Background: an optimization exercise with open tools, aiming at small area. Do not read the settings as production practice.
Function was checked by simulation only, so behaviour that the tests miss may differ from the original.
Power and IR drop assume default switching activity.

## MazeRunner
module MazeRunner(clk,RST_n,SS_n,MOSI,MISO,SCLK,PWMR,PWML,
                  DIRR,DIRL,IR_EN,BMPL_n,BMPR_n,buzz,
                  buzz_n,RX,LED);
  input clk;             
  input RST_n;           
  output SS_n;           
  output MOSI;           
  output SCLK;           
  input MISO;            
  output PWMR;           
  output PWML;           
  output DIRR;           
  output DIRL;           
  output IR_EN;          
  input BMPL_n;          
  input BMPR_n;          
  output buzz;           
  output buzz_n;
  input RX;              
  output [7:0] LED;      
  wire rst_n;
  wire line_present, err_vld, err_vld2, go;
  wire [10:0] err_raw, err_opn, err_sat;
  wire [11:0] lft_spd, rght_spd;
  rst_synch iRST(.clk(clk),.RST_n(RST_n),.rst_n(rst_n));
  logic [10:0] pcnt;
  wire [10:0] pcnt_inc;
  rca #(11) iPC(.a(pcnt),.b(11'h000),.ci(1'b1),.s(pcnt_inc),.co());
  always_ff @(posedge clk, negedge rst_n)
    if (!rst_n) pcnt <= 11'h000;
    else        pcnt <= pcnt_inc;
  IR_intf iIR(.clk(clk),.rst_n(rst_n),.pcnt(pcnt),.MISO(MISO),.SS_n(SS_n),.SCLK(SCLK),.MOSI(MOSI),
              .IR_en(IR_EN),.line_present(line_present),.err_raw(err_raw),.err_vld(err_vld),.err_vld2(err_vld2));
  cmd_proc icmd(.clk(clk),.rst_n(rst_n),.line_present(line_present),.BMPL_n(BMPL_n),.BMPR_n(BMPR_n),
                .RX(RX),.go(go),.err_opn(err_opn),.buzz(buzz));
  assign buzz_n = ~buzz;
  assign err_sat = line_present ? err_raw : err_opn;
  PID iPID(.clk(clk),.rst_n(rst_n),.err_sat(err_sat),.err_vld(err_vld),.err_vld2(err_vld2),.go(go),
           .line_present(line_present),.lft_spd(lft_spd),.rght_spd(rght_spd));
  mtr_drv imtr(.clk(clk),.rst_n(rst_n),.cnt(pcnt),.lft_duty(lft_spd),.right_duty(rght_spd),
               .PWML(PWML),.PWMR(PWMR),.DIRL(DIRL),.DIRR(DIRR));
  ...
clock: 10.0 ns
lec_check: 0
cap_margin: 20
core_margin: 2
core_utilization: 65
cts_buf_list: sky130_fd_sc_hd__clkbuf_8
cts_cluster_diameter: 60
cts_cluster_size: 16
place_density: 0.75
slew_margin: 20
standard.sh (not shown) runs the stock make flow with config.mk's settings and CLKGATE_MAP_FILE= SYNTH_SCRIPT=/design/flow/synth_recipe.tcl, a recipe that flattens the netlist after the stock synthesis.
==> flow/flow/run.sh <==
#!/bin/bash
# Own flow: the standard layout, with synthesis mapped for area by ABC
# (no full-adder cell extraction: ABC maps the adders too).
# Synthesis runs first with flow/synth_area.tcl (the standard flow's synthesis script
# with a different ABC script); standard.sh then runs the remaining steps
# from the synthesized netlist.  Each tool's output goes to its own log.
set -euo pipefail
W=$(pwd)
make -C "$FLOW_HOME" DESIGN_CONFIG="$W/config.mk" WORK_HOME="$W/orfs" CLKGATE_MAP_FILE= \
  SYNTH_SCRIPT="$W/flow/synth_area.tcl" ADDER_MAP_FILE= synth > "$W/synth.log" 2>&1
# clock tree: clkbuf_8 leaves over clusters of up to 16 registers, no
# dummy loads
export CTS_ARGS="-sink_clustering_enable -repair_clock_nets -sink_clustering_size 10 -sink_clustering_max_diameter 40 -buf_list sky130_fd_sc_hd__clkbuf_4 -dont_use_dummy_load"
# every port still gets a buffer, the smallest one
export BUFFER_PORTS_ARGS="-buffer_cell sky130_fd_sc_hd__buf_1"
bash "$W/standard.sh" finish > "$W/layout.log" 2>&1
test -s "$W/out/final.def"
==> flow/flow/abc_area.script <==
strash
dc2
dc2
balance
rewrite
refactor
balance
rewrite
rewrite -z
balance
refactor -z
rewrite -z
balance
dch -f
amap
topo
dnsize -c
==> flow/flow/synth_area.tcl <==
# The standard synthesis script (synth_recipe.tcl), with the ABC step
# mapping for area: same passes, same registers; only the combinational
# mapping script differs.
set area_script [file join [file dirname [file normalize [info script]]] abc_area.script]
proc synth {args} { yosys synth -nofsm -noshare {*}$args }
proc abc {args} {
  global area_script
  set i [lsearch $args -script]
  if {$i >= 0} {
    set args [lreplace $args $i [expr {$i + 1}] -script $area_script]
  }
  yosys abc {*}$args
}
source $::env(SCRIPTS_DIR)/synth.tcl
# left out here: clear keep_hierarchy, flatten, clean up, hide names made inside functions, write 1_2_yosys.v
The baseline passed the timing, DRC and antenna checks.
Next try:
--- a/flow/flow/run.sh
+++ b/flow/flow/run.sh
@@ -13 +13 @@
-export CTS_ARGS="-sink_clustering_enable -repair_clock_nets -sink_clustering_size 10 -sink_clustering_max_diameter 40 -buf_list sky130_fd_sc_hd__clkbuf_4 -dont_use_dummy_load"
+export CTS_ARGS="-sink_clustering_enable -repair_clock_nets -sink_clustering_size 16 -sink_clustering_max_diameter 60 -buf_list sky130_fd_sc_hd__clkbuf_8 -dont_use_dummy_load"
CORE_UTILIZATION = 80   (was 65)
PLACE_DENSITY = 0.85   (was 0.75)
After rerunning: Clock skew came out lower by 40 ps. Total power hardly moves. Register-to-register slack loses 280 ps. Worst setup slack loses 280 ps. Final area came out lower by 0.61%. Wire length came out higher by 18%. Via count came out higher by 8.0%. Area after synthesis stays the same. Core utilization came out higher by 17 points. Count of clock-buffer cells in the layout came out lower by 16. Maximum frequency came out lower by 4.2%.
Next try:
--- a/flow/flow/run.sh
+++ b/flow/flow/run.sh
@@ -13 +13 @@
-export CTS_ARGS="-sink_clustering_enable -repair_clock_nets -sink_clustering_size 16 -sink_clustering_max_diameter 60 -buf_list sky130_fd_sc_hd__clkbuf_8 -dont_use_dummy_load"
+export CTS_ARGS="-sink_clustering_enable -repair_clock_nets -sink_clustering_size 30 -sink_clustering_max_diameter 60 -buf_list sky130_fd_sc_hd__clkbuf_16 -dont_use_dummy_load"
CORE_UTILIZATION = 65   (was 80)
PLACE_DENSITY = 0.75   (was 0.85)
The changed run completed without violations; worst hold slack barely changes; area after synthesis does not change; wire length went down by 17%; critical path depth is unchanged; die area went up by about 22%; via count went down by 9.4%; count of clock-buffer cells in the layout went down by 3; sequential power barely changes; sequential share of layout area went down by 0.81 points.
Next try:
--- a/flow/flow/run.sh
+++ b/flow/flow/run.sh
@@ -13 +13 @@
-export CTS_ARGS="-sink_clustering_enable -repair_clock_nets -sink_clustering_size 30 -sink_clustering_max_diameter 60 -buf_list sky130_fd_sc_hd__clkbuf_16 -dont_use_dummy_load"
+export CTS_ARGS="-sink_clustering_enable -repair_clock_nets -sink_clustering_size 16 -sink_clustering_max_diameter 60 -buf_list sky130_fd_sc_hd__clkbuf_8 -dont_use_dummy_load"
=> The changed run finished with timing, DRC and antenna clean; power fell by a little under a tenth; global-route usage rose by 0.10 points; setup slack gains 35 ps.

++++++++++++++++++++

• _REQUIRED WORK_
In the records above, locate each line with the word "config". Copy all such lines.

• _EXPECTED ANSWER_
standard.sh (not shown) runs the stock make flow with config.mk's settings and CLKGATE_MAP_FILE= SYNTH_SCRIPT=/design/flow/synth_recipe.tcl, a recipe that flattens the netlist after the stock synthesis.
make -C "$FLOW_HOME" DESIGN_CONFIG="$W/config.mk" WORK_HOME="$W/orfs" CLKGATE_MAP_FILE= \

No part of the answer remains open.